Despite the serious issues at hand, Laramie was having difficulty suppressing a smile at how familiar Rothgeb’s overly formal semantics sounded to her. She’d sat in too many lectures, among other things, to take him nearly as seriously as he took himself.

“There’s a list maintained by the federal government, which used to be called the ‘Strongman Ranking’-back in the days when Manuel Noriega and Moammar Khaddafi were our chief enemies of state-and now seems to be referred to more pedantically. I think it’s called ‘Terrorist Most Wanted’ now. Point being, it’s unofficial, so it isn’t shown around, but it exists, and is regularly updated as a joint effort of numerous agencies, based on a number of anti-American activities and other factors conducted by the people on the list. We have a copy of it, and while our guy doesn’t need to be one of the names on the list, if our suspect is one of those guys it’s another notch against reasonable doubt.”
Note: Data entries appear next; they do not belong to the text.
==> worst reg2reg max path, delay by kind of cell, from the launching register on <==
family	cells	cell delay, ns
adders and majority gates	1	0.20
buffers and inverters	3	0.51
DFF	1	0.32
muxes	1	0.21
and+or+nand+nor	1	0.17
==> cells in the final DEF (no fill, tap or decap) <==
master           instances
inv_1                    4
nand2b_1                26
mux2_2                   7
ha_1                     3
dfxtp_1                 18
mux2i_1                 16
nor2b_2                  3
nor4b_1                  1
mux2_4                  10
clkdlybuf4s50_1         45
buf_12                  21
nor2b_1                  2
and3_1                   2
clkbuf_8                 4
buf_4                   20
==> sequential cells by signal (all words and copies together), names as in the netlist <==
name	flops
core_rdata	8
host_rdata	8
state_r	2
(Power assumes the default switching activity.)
===== config.mk =====
export PLATFORM = sky130hd
export DESIGN_NAME = uart_tx_dev
export DESIGN_NICKNAME = d
export VERILOG_FILES = /design/src/rtl/uart_tx_dev.sv
export SDC_FILE = /design/constraint.sdc
export NUM_CORES = 1
export LEC_CHECK = 0
export CORE_MARGIN = 10
export CORE_UTILIZATION = 45
export DETAILED_ROUTE_END_ITERATION = 10
export PLACE_DENSITY = 0.67
export SLEW_MARGIN = 5
export SYNTH_ARGS = -nofsm -noshare
export SYNTH_HDL_FRONTEND = slang
export SYNTH_SLANG_ARGS = --single-unit
export TNS_END_PERCENT = 30

===== constraint.sdc =====
create_clock -name clk -period 9 [get_ports clk]
set_input_delay 1.8 -clock clk [delete_from_list [all_inputs] [get_ports clk]]
set_output_delay 1.8 -clock clk [all_outputs]
set_load 0.1 [all_outputs]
Knowles passed around copies of the list, which had various headers and passages blacked out. The list was heavy on Middle Eastern names, and Laramie saw at least a few that shouldn’t have been there but for their public opposition to certain American policies.

“Coming back to Fidel,” Rothgeb said, “the man has held summits with virtually every enemy of the state, of our state at any rate, on a semiregular basis, in some cases annually, in some cases monthly, some for as long a period as the past thirty years. Anyway, in searching out staunch, fellow anti-U.S., anti-imperialist Castro allies, we’re talking about a long list. With our other factors plugged in, the list narrows, of course-and look, there may well be an unknown, undocumented multimillionaire behind this sleeper operation, and if so, then we’re making a mistake. But we’re prepared to stand by our pick, primarily due to the geographical proximity of the ‘filo lab’ vis à vis his background-and largely because of his background itself. We believe public enemy number one is Raul Márquez, or somebody associated with his regime.”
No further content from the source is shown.